The annular fixed disk and the fixed cylinder have a heat medium passage for circulating a temperature control heat medium ,
The kneading treatment time control mechanism employs a continuous kneader provided downstream in the direction of movement of the material to be treated from the plurality of stages of shear pulverization treatment area, and a method for producing fine organic pigments.   In the shear pulverization treatment area in which the material to be processed entering the gap between the annular fixed disk and the rotating disk in the continuous kneader is subjected to the shear pulverization process, a side surface of the annular fixed disk directed to the rotating disk And a recess formed on a side surface of the rotating disk that faces the annular fixed disk, and the recess includes a material to be processed captured in the recess.
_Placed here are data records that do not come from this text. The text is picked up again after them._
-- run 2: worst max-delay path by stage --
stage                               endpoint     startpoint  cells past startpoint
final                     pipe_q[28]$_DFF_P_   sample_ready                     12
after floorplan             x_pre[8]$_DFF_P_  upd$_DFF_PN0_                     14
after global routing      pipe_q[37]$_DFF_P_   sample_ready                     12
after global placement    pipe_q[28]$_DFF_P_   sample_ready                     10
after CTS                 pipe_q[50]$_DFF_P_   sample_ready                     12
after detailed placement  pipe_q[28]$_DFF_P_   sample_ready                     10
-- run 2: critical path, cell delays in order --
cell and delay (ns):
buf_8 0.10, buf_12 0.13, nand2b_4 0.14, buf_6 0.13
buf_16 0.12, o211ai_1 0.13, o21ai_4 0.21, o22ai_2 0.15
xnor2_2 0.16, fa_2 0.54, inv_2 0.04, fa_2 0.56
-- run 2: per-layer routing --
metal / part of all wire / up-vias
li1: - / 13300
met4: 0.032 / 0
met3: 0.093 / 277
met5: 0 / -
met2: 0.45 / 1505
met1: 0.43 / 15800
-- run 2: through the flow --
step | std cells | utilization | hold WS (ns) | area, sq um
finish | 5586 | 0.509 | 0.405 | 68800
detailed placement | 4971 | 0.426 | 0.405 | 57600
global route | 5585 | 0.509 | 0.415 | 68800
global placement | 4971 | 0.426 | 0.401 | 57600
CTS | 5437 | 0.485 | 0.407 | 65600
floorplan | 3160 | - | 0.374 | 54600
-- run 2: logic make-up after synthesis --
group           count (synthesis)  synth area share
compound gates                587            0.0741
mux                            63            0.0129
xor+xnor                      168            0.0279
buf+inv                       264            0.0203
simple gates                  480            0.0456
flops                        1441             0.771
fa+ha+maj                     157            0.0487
From an optimization exercise on the open Yosys and OpenROAD flow, aimed at small area, a short achievable clock period and few clock cycles per item; shortcuts taken in it are not production practice. Function was checked by simulation only, so behaviour that the tests miss may differ from the original.

<file path="flow/design.v">
`timescale 1ns / 1ps
package sic_pkg;
	localparam int MaxSignals = 8;
	localparam int PowW = 48;
	localparam int IdW = 16;
	localparam int SumW = 52;
	localparam logic [1:0] OP_ARRIVE = 2'd0;
	localparam logic [1:0] OP_DECIDE = 2'd1;
	localparam logic [1:0] OP_TX_START = 2'd2;
	localparam logic [1:0] OP_TX_END = 2'd3;
	localparam logic [3:0] ST_OK = 4'd0;
	localparam logic [3:0] ST_ASLEEP = 4'd1;
	localparam logic [3:0] ST_TRANSMIT = 4'd2;
	localparam logic [3:0] ST_UNDECODABLE = 4'd3;
	localparam logic [3:0] ST_WEAK = 4'd4;
	localparam logic [3:0] ST_CHANNEL = 4'd5;
	localparam logic [3:0] ST_PERIOD = 4'd6;
	localparam logic [3:0] ST_MODULATION = 4'd7;
	localparam logic [3:0] ST_FULL = 4'd8;
	localparam logic [2:0] REG_SLEEP = 3'd0;
	localparam logic [2:0] REG_CHANNEL = 3'd1;
	localparam logic [2:0] REG_PERIOD = 3'd2;
	localparam logic [2:0] REG_MODULATION = 3'd3;
	localparam logic [2:0] REG_SENSITIVITY = 3'd4;
	localparam logic [2:0] REG_THRESHOLD = 3'd5;
endpackage
`timescale 1ns / 1ps
module sic_cell (
	input  logic clk,
	input  logic we,
	input  logic [sic_pkg::IdW-1:0] in_id,
	input  logic [sic_pkg::PowW-1:0] in_power,
	input  logic [sic_pkg::PowW-1:0] in_end,
	input  logic [sic_pkg::PowW-1:0] now,
	output logic [sic_pkg::IdW-1:0] id,
	output logic [sic_pkg::PowW-1:0] power,
	output logic ge,        
	output logic expired    
);
	logic [sic_pkg::PowW-1:0] end_q;
	always_ff @(posedge clk) begin
		if (we) begin
			id <= in_id; power <= in_power; end_q <= in_end;
		end
	end
	assign ge = (power >= in_power);
	assign expired = (now > end_q);
endmodule
`timescale 1ns / 1ps
module sic_receiver_candidate_table #(
	parameter int MAX_SIGNALS = sic_pkg::MaxSignals
) (
	input  logic clk,
	input  logic arst_n,
	input  logic in_valid,
	output logic in_stall,
	input  logic [1:0] op,
	input  logic [15:0] signal_id,
	input  logic [47:0] signal_power,
	input  logic [7:0] signal_channel,
	input  logic [19:0] signal_period,
	input  logic [7:0] signal_modulation,
	input  logic [47:0] end_time,
	input  logic [47:0] now,
	input  logic [47:0] noise_power,
	output logic out_valid,
	input  logic out_stall,
	output logic [3:0] status,
	output logic [3:0] stored_count,
	input  logic cfg_valid,
	output logic cfg_ready,
	input  logic [2:0] cfg_index,
	input  logic [47:0] cfg_data
);
	localparam int N = MAX_SIGNALS;
	localparam int PW = sic_pkg::PowW;
	localparam int SW = sic_pkg::SumW;
	localparam int QD = 4;
	localparam int QW = $clog2(QD);
	logic sleep_q;
	logic [7:0] chan_q, mod_q;
	logic [19:0] period_q;
	logic [PW-1:0] sens_q;
	logic [15:0] thr_q;
	logic tx_q;
	logic [15:0] tx_id_q;
	logic [N-1:0] valid_q;
	logic [N*N-1:0] ord_q;           
	logic [N-1:0] w_q;               
	logic s2_q;                      
	logic [PW-1:0] p_q;              
	logic [15:0] eid_q;              
	logic [15:0] wid_q;              
	logic [SW-1:0] r_q;              
	logic ok_q;                      
	logic [QW-1:0] pend_q;           
	logic [3:0] q_st [QD];
	logic [3:0] q_cnt [QD];
	logic [QD-1:0] q_rdy;
	logic [QW-1:0] q_head, q_tail;
	logic [QW:0] q_occ;
	logic [15:0] s_id [N];
	logic [PW-1:0] s_pw [N];
	logic [N-1:0] ge, expd, we;
	for (genvar g = 0; g < N; g++) begin : g_slot
		sic_cell u_cell (
			.clk(clk), .we(we[g]), .in_id(signal_id), .in_power(signal_power),
			.in_end(end_time), .now(now), .id(s_id[g]), .power(s_pw[g]),
			.ge(ge[g]), .expired(expd[g])
		);
	end
	logic [N*N-1:0] ahd;
	for (genvar i = 0; i < N; i++) begin : g_ahd_r
		for (genvar j = 0; j < N; j++) begin : g_ahd_c
			if (i < j) begin : g_lt
				assign ahd[i*N+j] = ord_q[i*N+j];
			end else if (i > j) begin : g_gt
				assign ahd[i*N+j] = !ord_q[j*N+i];
			end else begin : g_eq
				assign ahd[i*N+j] = 1'b0;
			end
		end
	end
	logic take, acc, is_arr, is_dec, is_txs, is_txe, dec_run, arr_ok;
	logic [3:0] arr_st, acc_st, acc_cnt, live_cnt, valid_cnt;
	logic [N-1:0] live, free1, sel, tail;
	logic sel_any;
	assign cfg_ready = 1'b1;
	assign out_valid = q_rdy[q_head];
	assign status = q_st[q_head];
	assign stored_count = q_cnt[q_head];
	assign take = out_valid && !out_stall;
	assign in_stall = (q_occ == (QW+1)'(QD) && !take) || (op == sic_pkg::OP_DECIDE && w_q != '0);
	assign acc = in_valid && !in_stall;
	assign is_arr = acc && op == sic_pkg::OP_ARRIVE;
	assign is_dec = acc && op == sic_pkg::OP_DECIDE;
	assign is_txs = acc && op == sic_pkg::OP_TX_START;
	assign is_txe = acc && op == sic_pkg::OP_TX_END;
	assign dec_run = is_dec && !sleep_q && !tx_q;
	always_comb begin
		if (sleep_q) arr_st = sic_pkg::ST_ASLEEP;
		else if (tx_q) arr_st = sic_pkg::ST_TRANSMIT;
		else if (signal_power < sens_q) arr_st = sic_pkg::ST_WEAK;
		else if (signal_channel != chan_q) arr_st = sic_pkg::ST_CHANNEL;
		else if (signal_period != period_q) arr_st = sic_pkg::ST_PERIOD;
		else if (signal_modulation != mod_q) arr_st = sic_pkg::ST_MODULATION;
		else if (&valid_q) arr_st = sic_pkg::ST_FULL;
		else arr_st = sic_pkg::ST_OK;
	end
	assign arr_ok = (arr_st == sic_pkg::ST_OK);
	always_comb begin
		free1 = '0;
		for (int i = N - 1; i >= 0; i--) if (!valid_q[i]) free1 = N'(1) << i;
	end
	assign we = (is_arr && arr_ok) ? free1 : '0;
	assign live = valid_q & ~expd;
	always_comb begin
		valid_cnt = '0;
		live_cnt = '0;
		for (int i = 0; i < N; i++) begin
			valid_cnt = valid_cnt + 4'(valid_q[i]);
			live_cnt = live_cnt + 4'(live[i]);
		end
	end
	always_comb begin
		acc_st = sic_pkg::ST_OK;
		acc_cnt = valid_cnt;
		case (op)
			sic_pkg::OP_ARRIVE: begin
				acc_st = arr_st;
				if (arr_ok) acc_cnt = valid_cnt + 4'd1;
			end
			sic_pkg::OP_DECIDE: begin
				if (sleep_q) acc_st = sic_pkg::ST_ASLEEP;
				else if (tx_q) acc_st = sic_pkg::ST_TRANSMIT;
				else begin
					acc_st = sic_pkg::ST_UNDECODABLE;
					acc_cnt = live_cnt;
				end
			end
			sic_pkg::OP_TX_START: if (sleep_q) acc_st = sic_pkg::ST_ASLEEP;
			default: ;
		endcase
	end
	assign sel = dec_run ? live : w_q;
	assign sel_any = |sel;
	always_comb begin
		for (int i = 0; i < N; i++)
			tail[i] = sel[i] & ~|(sel & ahd[i*N +: N]);
	end
	logic [PW-1:0] pick_pw;
	logic [15:0] pick_id;
	always_comb begin
		pick_pw = '0;
		pick_id = '0;
		for (int i = 0; i < N; i++) begin
			pick_pw = pick_pw | (s_pw[i] & {PW{tail[i]}});
			pick_id = pick_id | (s_id[i] & {16{tail[i]}});
		end
	end
	logic [SW+16-1:0] prod;
	logic pass, ok_next, last;
	assign prod = (SW+16)'(r_q) * (SW+16)'(thr_q);
	assign pass = ((SW+16)'({p_q, 8'd0}) >= prod);
	assign ok_next = pass && (eid_q == wid_q || ok_q);
	assign last = s2_q && (w_q == '0);
	always_ff @(posedge clk or negedge arst_n) begin
		if (!arst_n) begin
			sleep_q <= 1'b0; chan_q <= '0; period_q <= 20'd91; mod_q <= '0;
			sens_q <= 48'd631; thr_q <= 16'd256;
		end else if (cfg_valid) begin
			case (cfg_index)
				sic_pkg::REG_SLEEP: sleep_q <= cfg_data[0];
				sic_pkg::REG_CHANNEL: chan_q <= cfg_data[7:0];
				sic_pkg::REG_PERIOD: period_q <= cfg_data[19:0];
				sic_pkg::REG_MODULATION: mod_q <= cfg_data[7:0];
				sic_pkg::REG_SENSITIVITY: sens_q <= cfg_data;
				sic_pkg::REG_THRESHOLD: thr_q <= cfg_data[15:0];
				default: ;
			endcase
		end
	end
	always_ff @(posedge clk or negedge arst_n) begin
		if (!arst_n) begin
			tx_q <= 1'b0; tx_id_q <= '0;
			valid_q <= '0;
			w_q <= '0; s2_q <= 1'b0;
		end else begin
			if (is_txs && !sleep_q) begin
				tx_q <= 1'b1; tx_id_q <= signal_id;
			end
			if (is_txe && tx_q && tx_id_q == signal_id) tx_q <= 1'b0;
			if (dec_run) valid_q <= live;
			else if (is_arr && arr_ok) valid_q <= valid_q | free1;
			w_q <= sel & ~tail;
			s2_q <= sel_any;
		end
	end
	always_ff @(posedge clk) begin
		for (int i = 0; i < N; i++)
			for (int j = i + 1; j < N; j++) begin
				if (we[j]) ord_q[i*N+j] <= ge[i];
				else if (we[i]) ord_q[i*N+j] <= !ge[j];
			end
	end
	always_ff @(posedge clk) begin
		if (sel_any) begin
			p_q <= pick_pw; eid_q <= pick_id;
		end
		if (dec_run) begin
			r_q <= SW'(noise_power); ok_q <= 1'b0; wid_q <= signal_id; pend_q <= q_tail;
		end else if (s2_q) begin
			r_q <= r_q + SW'(p_q); ok_q <= ok_next;
		end
	end
	always_ff @(posedge clk or negedge arst_n) begin
		if (!arst_n) begin
			q_rdy <= '0; q_head <= '0; q_tail <= '0; q_occ <= '0;
		end else begin
			if (take) begin
				q_rdy[q_head] <= 1'b0;
				q_head <= q_head + 1'b1;
			end
			if (acc) begin
				q_rdy[q_tail] <= !(dec_run && live != '0);
				q_tail <= q_tail + 1'b1;
			end
			if (last) q_rdy[pend_q] <= 1'b1;
			q_occ <= q_occ + (QW+1)'(acc) - (QW+1)'(take);
		end
	end
	always_ff @(posedge clk) begin
		if (acc) begin
			q_st[q_tail] <= acc_st; q_cnt[q_tail] <= acc_cnt;
		end
		if (last) q_st[pend_q] <= ok_next ? sic_pkg::ST_OK : sic_pkg::ST_UNDECODABLE;
	end
endmodule
</file>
The method for producing a fine organic pigment according to claim 1, wherein the fine organic pigment is a recess that receives a shearing force and is pulverized when moving with the rotation of the rotating disk relative to the fixed disk.   The method for producing a fine organic pigment according to claim 1 or 2, wherein an intermediate feed member having a screw that conveys the material to be treated is provided at a portion of the rotary shaft adjacent to the rotary disk.   The organic pigment is at least one organic pigment selected from the group consisting of a diketopyrrolopyrrole organic pigment, a quinophthalone organic pigment, a dioxazine organic pigment, and a phthalocyanine organic pigment. The manufacturing method of the fine organic pigment as described in a term. In the first step, a continuous kneader equipped with the rotary disk temperature control mechanism and the kneading treatment time control mechanism is adopted as the continuous kneader, and the first step is obtained by the first step. The manufacturing method of the fine organic pigment of any one of Claim 1 to 4 implemented so that the temperature of the kneaded composition obtained may be 10 to 50 degreeC.